Prior to McMurphy’s arrival to the psych ward, Ratched was understood as the sole authoritative force keeping the patients in an oppressive grip. She attempted to detach her emotions from her work. This led to a hospital environment without much room for patient self-expression and, generally speaking, affirmations of humanity. After McMurphy’s individualistic influence on the other patients, this mistreatment ultimately led to Ratched’s fall from grace.
From a modern lens, Ratched would certainly be damned as an abuser of medical power, but her abuse stems from following the rules laid before herself and other professionals. Ratched seems to adhere to her teachings in medical school and does her job as a nurse in a 1960s psych ward. The problem is that her education has been infected with the dogma of ableism and instead of realizing the violence, she perpetuates it.

Subscribing to ableist beliefs was casual for many hospital staff in the 1960s. As parts of the medical system continued to encourage eugenicist-adjacent ideology, this definitely permeated psychologically in the treatment of the disabled in psych wards. They were largely viewed as having less value and thus undeserving of many quality of life implementations. These people were dehumanized. Their autonomy was stolen from them. This led to enabling overt torture methods such as electric shock therapy and lobotomies as well as the covert social death inflicted by the very people who are supposed to help them.
Understanding Ratched’s prioritization of what she was taught over ensuring the social health of her patients, it’s no wonder McMurphy became so popular with the residents of the psych ward. He gave the patients what Ratched couldn’t give them: freedom. They wanted any chance they could get to feel like they’re in control of their bodies again with the same liberties as they previously enjoyed in the outside world. With someone as bold, lively and rebellious as McMurphy, it was practically inevitable that he would lead such a revolution if he could express himself.
McMurphy, however, is still the other side of the ableist coin based on his personality and his own perpetuation of bigotry. Beyond the many insensitive remarks he makes, he treats the other patients questionably. By giving his “friends” freedom, it could be seen that McMurphy used it to coerce them to take risks they normally wouldn’t do so that they could stay on his good side over time. This is evident in how they react to McMurphy telling them what to do and how insistent he is for them to do these things. McMurphy mainly acts in his own interest; for example, he very actively tries to take advantage of the patients to vote to tune into a baseball game.
One of the most memorable scenes in the entire movie involves when a patient kills himself after Ratched was going to call his mother after she found out he had sex. After he bled out, Ratched tried to make the other patients calm down instead of letting them feel their emotions. This proved disastrous when McMurphy strangled her. This scene speaks to Ratched’s want to suppress emotion and McMurphy’s need to express it.
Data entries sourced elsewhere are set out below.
<file path="src/rtl/alu_serial.sv">
`default_nettype none
// ============================================================================
// Module   : alu_serial
// Brief    : Digit-serial 16-function logic/arithmetic ALU, D bits per clock,
//            LSB digit first, start/busy/done handshake.
// Revision : 1.0 - initial release
// ============================================================================
module alu_serial #(
    parameter int N = 32,
    parameter int D = 8
) (
    input  logic         clk,
    input  logic         reset,
    input  logic         start,
    input  logic [N-1:0] a,
    input  logic [N-1:0] b,
    input  logic         cin,
    input  logic         m,
    input  logic [3:0]   s,
    output logic         busy,
    output logic         done,
    output logic [N-1:0] out,
    output logic         cout,
    output logic         overflow,
    output logic         zero
);

    localparam int c_DS   = (D < 1) ? 1 : D;
    localparam int c_K    = N / c_DS;
    localparam int c_CW   = (c_K > 1) ? $clog2(c_K) : 1;
    localparam logic [c_CW-1:0] c_LAST = c_CW'(c_K - 1);

    if ((D < 1) || (D > N) || ((N % c_DS) != 0)) begin : g_param_check
        $error("alu_serial: N must be a multiple of D with 1 <= D <= N");
    end

    typedef enum logic [0:0] {
        S_IDLE = 1'b0,
        S_RUN  = 1'b1
    } state_t;

    state_t          r_state;
    logic [N-1:0]    r_a;
    logic [N-1:0]    r_b;
    logic            r_carry;
    logic            r_m;
    logic [3:0]      r_s;
    logic [c_CW-1:0] r_cnt;
    logic            r_busy;
    logic            r_done;
    logic [N-1:0]    r_out;
    logic            r_cout;
    logic            r_ovf;
    logic            r_zero;

    logic [D-1:0]    w_ad;
    logic [D-1:0]    w_bd;
    logic [D-1:0]    w_x;
    logic [D-1:0]    w_y;
    logic [D-1:0]    w_logic;
    logic [D:0]      w_sum;
    logic [D-1:0]    w_res;
    logic [N-1:0]    w_a_next;
    logic [N-1:0]    w_b_next;

    // Only the lowest digit of each operand register is live; the rest shift down.
    always_comb begin
        w_ad    = r_a[D-1:0];
        w_bd    = r_b[D-1:0];
        w_logic = '0;
        w_x     = '0;
        w_y     = '0;
        case (r_s)
            4'd0:  begin w_logic = ~w_ad;          w_x = w_ad;          w_y = '1;            end
            4'd1:  begin w_logic = ~(w_ad & w_bd); w_x = w_ad & w_bd;   w_y = '1;            end
            4'd2:  begin w_logic = ~w_ad | w_bd;   w_x = w_ad & ~w_bd;  w_y = '1;            end
            4'd3:  begin w_logic = '1;             w_x = '1;            w_y = '0;            end
            4'd4:  begin w_logic = ~(w_ad | w_bd); w_x = w_ad;          w_y = w_ad | ~w_bd;  end
            4'd5:  begin w_logic = ~w_bd;          w_x = w_ad & w_bd;   w_y = w_ad | ~w_bd;  end
            4'd6:  begin w_logic = ~(w_ad ^ w_bd); w_x = w_ad;          w_y = ~w_bd;         end
            4'd7:  begin w_logic = w_ad | ~w_bd;   w_x = w_ad | ~w_bd;  w_y = '0;            end
            4'd8:  begin w_logic = ~w_ad & w_bd;   w_x = w_ad;          w_y = w_ad | w_bd;   end
            4'd9:  begin w_logic = w_ad ^ w_bd;    w_x = w_ad;          w_y = w_bd;          end
            4'd10: begin w_logic = w_bd;           w_x = w_ad & ~w_bd;  w_y = w_ad | w_bd;   end
            4'd11: begin w_logic = w_ad | w_bd;    w_x = w_ad | w_bd;   w_y = '0;            end
            4'd12: begin w_logic = '0;             w_x = w_ad;          w_y = w_ad;          end
            4'd13: begin w_logic = w_ad & ~w_bd;   w_x = w_ad & w_bd;   w_y = w_ad;          end
            4'd14: begin w_logic = w_ad & w_bd;    w_x = w_ad & ~w_bd;  w_y = w_ad;          end
            default: begin w_logic = w_ad;         w_x = w_ad;          w_y = '0;            end
        endcase
        w_sum = {1'b0, w_x} + {1'b0, w_y} + {{D{1'b0}}, r_carry};
        w_res = r_m ? w_sum[D-1:0] : w_logic;
    end

    // Result digits enter at the top of r_a, so after K steps r_a holds the result.
    if (D == N) begin : g_single_digit
        assign w_a_next = w_res;
        assign w_b_next = r_b;
    end else begin : g_multi_digit
        assign w_a_next = {w_res, r_a[N-1:D]};
        assign w_b_next = {{D{1'b0}}, r_b[N-1:D]};
    end

    always_ff @(posedge clk or posedge reset) begin
        if (reset) begin
            r_state <= S_IDLE;
            r_a     <= '0;
            r_b     <= '0;
            r_carry <= 1'b0;
            r_m     <= 1'b0;
            r_s     <= 4'd0;
            r_cnt   <= '0;
            r_busy  <= 1'b0;
            r_done  <= 1'b0;
            r_out   <= '0;
            r_cout  <= 1'b0;
            r_ovf   <= 1'b0;
            r_zero  <= 1'b0;
        end else begin
            r_done <= 1'b0;
            case (r_state)
                S_IDLE: begin
                    if (start) begin
                        r_a     <= a;
                        r_b     <= b;
                        r_carry <= cin;
                        r_m     <= m;
                        r_s     <= s;
                        r_cnt   <= '0;
                        r_busy  <= 1'b1;
                        r_state <= S_RUN;
                    end
                end
                S_RUN: begin
                    r_a     <= w_a_next;
                    r_b     <= w_b_next;
                    r_carry <= w_sum[D];
                    if (r_cnt == c_LAST) begin
                        r_state <= S_IDLE;
                        r_busy  <= 1'b0;
                        r_done  <= 1'b1;
                        r_out   <= w_a_next;
                        r_cout  <= r_m & w_sum[D];
                        r_ovf   <= r_m & (w_x[D-1] == w_y[D-1]) & (w_sum[D-1] != w_x[D-1]);
                        r_zero  <= (w_a_next == '0);
                    end else begin
                        r_cnt <= r_cnt + 1'b1;
                    end
                end
                default: r_state <= S_IDLE;
            endcase
        end
    end

    assign busy     = r_busy;
    assign done     = r_done;
    assign out      = r_out;
    assign cout     = r_cout;
    assign overflow = r_ovf;
    assign zero     = r_zero;

endmodule
`default_nettype wire

</file>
The patients’ feelings about their friend’s suicide were actively being invalidated: a systemic practice of medical officials of the time.
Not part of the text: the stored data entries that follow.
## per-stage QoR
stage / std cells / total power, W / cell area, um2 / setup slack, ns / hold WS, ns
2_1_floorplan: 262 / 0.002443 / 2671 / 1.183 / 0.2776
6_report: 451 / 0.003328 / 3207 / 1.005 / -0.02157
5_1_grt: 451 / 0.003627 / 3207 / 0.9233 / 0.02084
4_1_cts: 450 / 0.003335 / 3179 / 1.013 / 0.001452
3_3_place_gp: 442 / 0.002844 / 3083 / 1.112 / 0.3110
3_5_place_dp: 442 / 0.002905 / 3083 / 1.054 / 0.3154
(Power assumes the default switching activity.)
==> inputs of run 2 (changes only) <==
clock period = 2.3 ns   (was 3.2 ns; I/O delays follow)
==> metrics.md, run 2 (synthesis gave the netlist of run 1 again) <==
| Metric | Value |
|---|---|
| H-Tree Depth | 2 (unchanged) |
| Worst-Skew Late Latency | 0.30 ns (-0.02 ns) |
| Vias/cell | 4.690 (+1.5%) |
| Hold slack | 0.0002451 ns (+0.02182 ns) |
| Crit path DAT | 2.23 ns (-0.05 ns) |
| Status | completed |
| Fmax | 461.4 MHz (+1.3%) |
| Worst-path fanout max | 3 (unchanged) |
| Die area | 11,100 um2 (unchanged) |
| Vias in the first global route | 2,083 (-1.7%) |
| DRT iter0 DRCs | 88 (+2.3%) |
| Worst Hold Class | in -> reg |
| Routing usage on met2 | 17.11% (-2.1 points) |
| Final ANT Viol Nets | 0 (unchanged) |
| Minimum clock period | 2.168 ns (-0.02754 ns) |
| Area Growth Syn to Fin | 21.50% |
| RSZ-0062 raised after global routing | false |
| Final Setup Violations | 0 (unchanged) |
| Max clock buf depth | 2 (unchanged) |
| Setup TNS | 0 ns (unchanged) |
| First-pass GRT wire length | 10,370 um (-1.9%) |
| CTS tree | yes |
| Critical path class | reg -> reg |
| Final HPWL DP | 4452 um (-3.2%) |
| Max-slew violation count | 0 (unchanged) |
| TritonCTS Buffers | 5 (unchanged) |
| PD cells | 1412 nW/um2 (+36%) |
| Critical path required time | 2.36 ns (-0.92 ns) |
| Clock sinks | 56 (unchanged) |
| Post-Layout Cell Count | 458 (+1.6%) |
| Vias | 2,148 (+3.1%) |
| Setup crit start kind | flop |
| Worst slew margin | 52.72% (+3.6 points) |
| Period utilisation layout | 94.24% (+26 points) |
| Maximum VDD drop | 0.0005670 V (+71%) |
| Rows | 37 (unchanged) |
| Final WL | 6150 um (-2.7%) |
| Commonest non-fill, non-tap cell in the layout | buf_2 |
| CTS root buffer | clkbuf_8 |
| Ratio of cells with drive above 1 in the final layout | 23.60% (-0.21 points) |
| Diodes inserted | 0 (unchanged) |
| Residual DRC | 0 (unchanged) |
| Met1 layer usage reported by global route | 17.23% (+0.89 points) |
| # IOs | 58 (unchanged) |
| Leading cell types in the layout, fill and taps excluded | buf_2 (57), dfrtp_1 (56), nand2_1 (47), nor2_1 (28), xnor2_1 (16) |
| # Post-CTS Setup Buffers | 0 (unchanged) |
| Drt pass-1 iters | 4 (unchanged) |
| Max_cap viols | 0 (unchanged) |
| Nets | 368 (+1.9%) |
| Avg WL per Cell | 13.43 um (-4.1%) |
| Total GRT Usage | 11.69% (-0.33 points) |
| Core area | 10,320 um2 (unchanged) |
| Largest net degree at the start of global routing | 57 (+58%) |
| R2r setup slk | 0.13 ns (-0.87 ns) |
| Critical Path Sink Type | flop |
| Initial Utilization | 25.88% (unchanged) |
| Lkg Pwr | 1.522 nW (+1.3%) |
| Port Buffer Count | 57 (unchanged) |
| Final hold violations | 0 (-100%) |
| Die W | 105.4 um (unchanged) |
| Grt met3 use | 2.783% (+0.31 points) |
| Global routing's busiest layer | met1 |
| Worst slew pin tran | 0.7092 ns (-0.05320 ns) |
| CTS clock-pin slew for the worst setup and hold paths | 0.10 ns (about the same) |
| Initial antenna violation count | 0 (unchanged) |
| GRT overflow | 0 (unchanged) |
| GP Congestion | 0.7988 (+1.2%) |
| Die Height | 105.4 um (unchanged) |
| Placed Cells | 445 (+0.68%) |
`src/rtl/ndiv_seq_if.sv`:
```
// Operand request / result bundle for the sequential divider.
// Latency: none, wires only.
// Backpressure: valid/ready on both the request side and the result side.
interface ndiv_seq_if #(
    parameter int N = 32
);
    logic         in_valid;
    logic         in_ready;
    logic         is_signed;
    logic [N-1:0] a;
    logic [N-1:0] b;
    logic         out_valid;
    logic         out_ready;
    logic [N-1:0] quot;
    logic [N-1:0] rem;
    logic         dz;
    logic         ovf;

    // Requester side: issues operands, consumes results.
    modport master (
        output in_valid, is_signed, a, b, out_ready,
        input  in_ready, out_valid, quot, rem, dz, ovf
    );

    // Divider side.
    modport slave (
        input  in_valid, is_signed, a, b, out_ready,
        output in_ready, out_valid, quot, rem, dz, ovf
    );
endinterface

```
`src/rtl/ndiv_seq.sv`:
```
// Radix-2 restoring divider, unsigned or signed per operation, quotient and remainder.
// Latency: N cycles after accept for normal ops, 1 cycle for divide-by-zero and MIN/-1.
// Backpressure: one op in flight; result held in DONE until out_ready, in_ready only in IDLE.
module ndiv_seq #(
    parameter int N = 32
) (
    input  logic       clk,
    input  logic       rst,
    ndiv_seq_if.slave  bus
);
    localparam int            CW      = $clog2(N) + 1;
    localparam logic [CW-1:0] LAST    = CW'(N - 1);
    localparam logic [N-1:0]  MIN_VAL = {1'b1, {(N-1){1'b0}}};

    typedef enum logic [1:0] {
        IDLE = 2'd0,
        BUSY = 2'd1,
        DONE = 2'd2
    } state_t;

    state_t        state;
    state_t        state_nx;

    // Operation context latched at accept
    logic          sgn;
    logic          sign_q;
    logic          sign_r;
    logic [N-1:0]  prem;      // partial remainder (always below the divisor)
    logic [N-1:0]  dvd;       // dividend shifting out, quotient shifting in
    logic [N-1:0]  dvs;       // divisor magnitude
    logic [CW-1:0] cnt;

    // Result registers presented while DONE
    logic [N-1:0]  quot_r;
    logic [N-1:0]  rem_r;
    logic          dz_r;
    logic          ovf_r;

    logic          accept;
    logic          last_step;
    logic [N-1:0]  mag_a;
    logic [N-1:0]  mag_b;
    logic          is_dz;
    logic          is_ovf;
    logic          special;
    logic [N:0]    shifted;
    logic [N:0]    diff;
    logic [N-1:0]  prem_nx;
    logic [N-1:0]  dvd_nx;
    logic [N-1:0]  q_fix;
    logic [N-1:0]  r_fix;

    // Operand conditioning: magnitudes and the two short-circuit cases
    always_comb begin
        mag_a   = (bus.is_signed && bus.a[N-1]) ? -bus.a : bus.a;
        mag_b   = (bus.is_signed && bus.b[N-1]) ? -bus.b : bus.b;
        is_dz   = (bus.b == '0);
        is_ovf  = bus.is_signed && (bus.a == MIN_VAL) && (bus.b == '1);
        special = is_dz || is_ovf;
    end

    // One restoring iteration plus the sign fix-up applied on the final step
    always_comb begin
        // The N+1-bit trial covers the bit shifted out of the partial remainder
        shifted = {prem, dvd[N-1]};
        diff    = shifted - {1'b0, dvs};
        prem_nx = diff[N] ? shifted[N-1:0] : diff[N-1:0];
        dvd_nx  = {dvd[N-2:0], ~diff[N]};
        q_fix   = (sgn && sign_q) ? -dvd_nx : dvd_nx;
        r_fix   = (sgn && sign_r) ? -prem_nx : prem_nx;
    end

    // Control state register
    always_ff @(posedge clk or posedge rst) begin
        if (rst) begin
            state <= IDLE;
        end else begin
            state <= state_nx;
        end
    end

    // Next-state logic and step qualifiers
    always_comb begin
        state_nx  = state;
        accept    = 1'b0;
        last_step = 1'b0;
        case (state)
            IDLE: begin
                if (bus.in_valid) begin
                    accept   = 1'b1;
                    state_nx = special ? DONE : BUSY;
                end
            end
            BUSY: begin
                if (cnt == LAST) begin
                    last_step = 1'b1;
                    state_nx  = DONE;
                end
            end
            DONE: begin
                if (bus.out_ready) begin
                    state_nx = IDLE;
                end
            end
            default: state_nx = IDLE;
        endcase
    end

    // Datapath: latch on accept, iterate while BUSY, capture results on the last step
    always_ff @(posedge clk or posedge rst) begin
        if (rst) begin
            sgn    <= 1'b0;
            sign_q <= 1'b0;
            sign_r <= 1'b0;
            prem   <= '0;
            dvd    <= '0;
            dvs    <= '0;
            cnt    <= '0;
            quot_r <= '0;
            rem_r  <= '0;
            dz_r   <= 1'b0;
            ovf_r  <= 1'b0;
        end else if (accept) begin
            sgn    <= bus.is_signed;
            sign_q <= bus.is_signed & (bus.a[N-1] ^ bus.b[N-1]);
            sign_r <= bus.is_signed & bus.a[N-1];
            prem   <= '0;
            dvd    <= mag_a;
            dvs    <= mag_b;
            cnt    <= '0;
            // Zero divisor wins over MIN/-1
            if (is_dz) begin
                quot_r <= '1;
                rem_r  <= bus.a;
                dz_r   <= 1'b1;
                ovf_r  <= 1'b0;
            end else if (is_ovf) begin
                quot_r <= bus.a;
                rem_r  <= '0;
                dz_r   <= 1'b0;
                ovf_r  <= 1'b1;
            end else begin
                dz_r   <= 1'b0;
                ovf_r  <= 1'b0;
            end
        end else if (state == BUSY) begin
            prem <= prem_nx;
            dvd  <= dvd_nx;
            cnt  <= cnt + CW'(1);
            if (last_step) begin
                quot_r <= q_fix;
                rem_r  <= r_fix;
            end
        end
    end

    assign bus.in_ready  = (state == IDLE);
    assign bus.out_valid = (state == DONE);
    assign bus.quot      = quot_r;
    assign bus.rem       = rem_r;
    assign bus.dz        = dz_r;
    assign bus.ovf       = ovf_r;
endmodule
```
`src/flat_wrapper.sv`:
```
// flat-port wrapper written by rule: the top's interface ports become plain ports
module ndiv_seq_flat 
#(
    parameter int N = 32
)
  (clk, rst, bus_in_valid, bus_is_signed, bus_a, bus_b, bus_out_ready, bus_in_ready, bus_out_valid, bus_quot, bus_rem, bus_dz, bus_ovf);
  ndiv_seq_if #(.N(N)) bus_i ();
  input  logic clk;
  input  logic rst;
  input wire logic [$bits(bus_i.in_valid)-1:0] bus_in_valid;
  input wire logic [$bits(bus_i.is_signed)-1:0] bus_is_signed;
  input wire logic [$bits(bus_i.a)-1:0] bus_a;
  input wire logic [$bits(bus_i.b)-1:0] bus_b;
  input wire logic [$bits(bus_i.out_ready)-1:0] bus_out_ready;
  output wire logic [$bits(bus_i.in_ready)-1:0] bus_in_ready;
  output wire logic [$bits(bus_i.out_valid)-1:0] bus_out_valid;
  output wire logic [$bits(bus_i.quot)-1:0] bus_quot;
  output wire logic [$bits(bus_i.rem)-1:0] bus_rem;
  output wire logic [$bits(bus_i.dz)-1:0] bus_dz;
  output wire logic [$bits(bus_i.ovf)-1:0] bus_ovf;
  assign bus_i.in_valid = bus_in_valid;
  assign bus_i.is_signed = bus_is_signed;
  assign bus_i.a = bus_a;
  assign bus_i.b = bus_b;
  assign bus_i.out_ready = bus_out_ready;
  assign bus_in_ready = bus_i.in_ready;
  assign bus_out_valid = bus_i.out_valid;
  assign bus_quot = bus_i.quot;
  assign bus_rem = bus_i.rem;
  assign bus_dz = bus_i.dz;
  assign bus_ovf = bus_i.ovf;
  ndiv_seq #(.N(N)) u_core (.clk(clk), .rst(rst), .bus(bus_i));
endmodule
```
File: src/rtl/odo_div_phase_cnt.sv
// Mirror of the divider's internal count: runs 0..ratio-1, flags the wrap
// cycle, and clears on the same load edge that the divider sees.
module odo_div_phase_cnt #(
  parameter int W = odo_div_pkg::W
) (
  input  logic         clk,
  input  logic         rst,
  input  logic [W-1:0] ratio,
  input  logic         load,
  output logic [W-1:0] phase,
  output logic         wrap
);

  assign wrap = (phase == ratio - 1'b1);

  // NOTE: clocked state is updated with <= so every flop samples pre-edge values.
  always_ff @(posedge clk or posedge rst) begin
    if (rst) begin
      phase <= '0;
    end else if (load || wrap) begin
      phase <= '0;
    end else begin
      phase <= phase + 1'b1;
    end
  end

endmodule

File: src/rtl/odo_div_ratio_ctrl.sv
// Run-time ratio controller: accepts ratio requests, rejects illegal ones,
// swaps the divider ratio only on a wrap boundary, then waits to settle.
module odo_div_ratio_ctrl
  import odo_div_pkg::*;
#(
  parameter int W              = odo_div_pkg::W,
  parameter int RATIO_RST      = odo_div_pkg::RATIO_RST,
  parameter int SETTLE_PERIODS = 2
) (
  input  logic         clk,
  input  logic         rst,
  input  logic         req_valid,
  input  logic [W-1:0] req_ratio,
  output logic         req_ready,
  output logic         rsp_done,
  output logic         rsp_err,
  output logic         busy,
  output logic [W-1:0] div_ratio,
  output logic [W-1:0] div_phase,
  output logic         div_load
);

  // The counter only needs to reach SETTLE_PERIODS-1; the final wrap exits.
  localparam int SW = (SETTLE_PERIODS < 2) ? 1 : $clog2(SETTLE_PERIODS);
  localparam logic [SW-1:0] SETTLE_LAST = SW'(SETTLE_PERIODS - 1);

  odo_div_ctrl_state_t state, state_nxt;
  logic [W-1:0]        pend_ratio;
  logic [SW-1:0]       settle_cnt;
  logic                wrap;

  odo_div_phase_cnt #(.W(W)) u_phase (
    .clk   (clk),
    .rst   (rst),
    .ratio (div_ratio),
    .load  (div_load),
    .phase (div_phase),
    .wrap  (wrap)
  );

  // Outputs decode from state and wrap only; inputs reach next-state logic alone.
  always_comb begin
    // NOTE: every signal gets a default first so no path leaves it unassigned (no latches).
    state_nxt = state;
    req_ready = 1'b0;
    busy      = 1'b1;
    rsp_done  = 1'b0;
    rsp_err   = 1'b0;
    div_load  = 1'b0;
    unique case (state)
      IDLE: begin
        req_ready = 1'b1;
        busy      = 1'b0;
        if (req_valid) begin
          if (!ratio_legal(32'(req_ratio)))  state_nxt = ERR;
          else if (req_ratio == div_ratio)   state_nxt = DONE;
          else                               state_nxt = WAIT_WRAP;
        end
      end
      ERR: begin
        rsp_err   = 1'b1;
        state_nxt = IDLE;
      end
      WAIT_WRAP: begin
        if (wrap) begin
          div_load  = 1'b1;
          state_nxt = SETTLE;
        end
      end
      SETTLE: begin
        if (wrap && settle_cnt == SETTLE_LAST) state_nxt = DONE;
      end
      DONE: begin
        rsp_done  = 1'b1;
        state_nxt = IDLE;
      end
      default: state_nxt = IDLE;
    endcase
  end

  always_ff @(posedge clk or posedge rst) begin
    if (rst) begin
      state      <= IDLE;
      pend_ratio <= '0;
      div_ratio  <= W'(RATIO_RST);
      settle_cnt <= '0;
    end else begin
      state <= state_nxt;
      if (req_valid && req_ready) pend_ratio <= req_ratio;
      if (div_load) begin
        div_ratio  <= pend_ratio;
        settle_cnt <= '0;
      end else if (state == SETTLE && wrap) begin
        settle_cnt <= settle_cnt + 1'b1;
      end
    end
  end

endmodule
Although “One Flew Over The Cuckoo’s Nest” aged poorly and is rife with bigotry mainly for comedic value, it can still teach a modern audience about perceptions of disability in the 60s and 70s. Ratched is the face of a much larger body of institutionalized ableism in hospital settings, which sucks the dignity out of patients. By contrast, McMurphy shows the more social side of the discrimination. Together, they paint a fuller picture of how expansive ableism can be and leave us with questions on how we can combat it.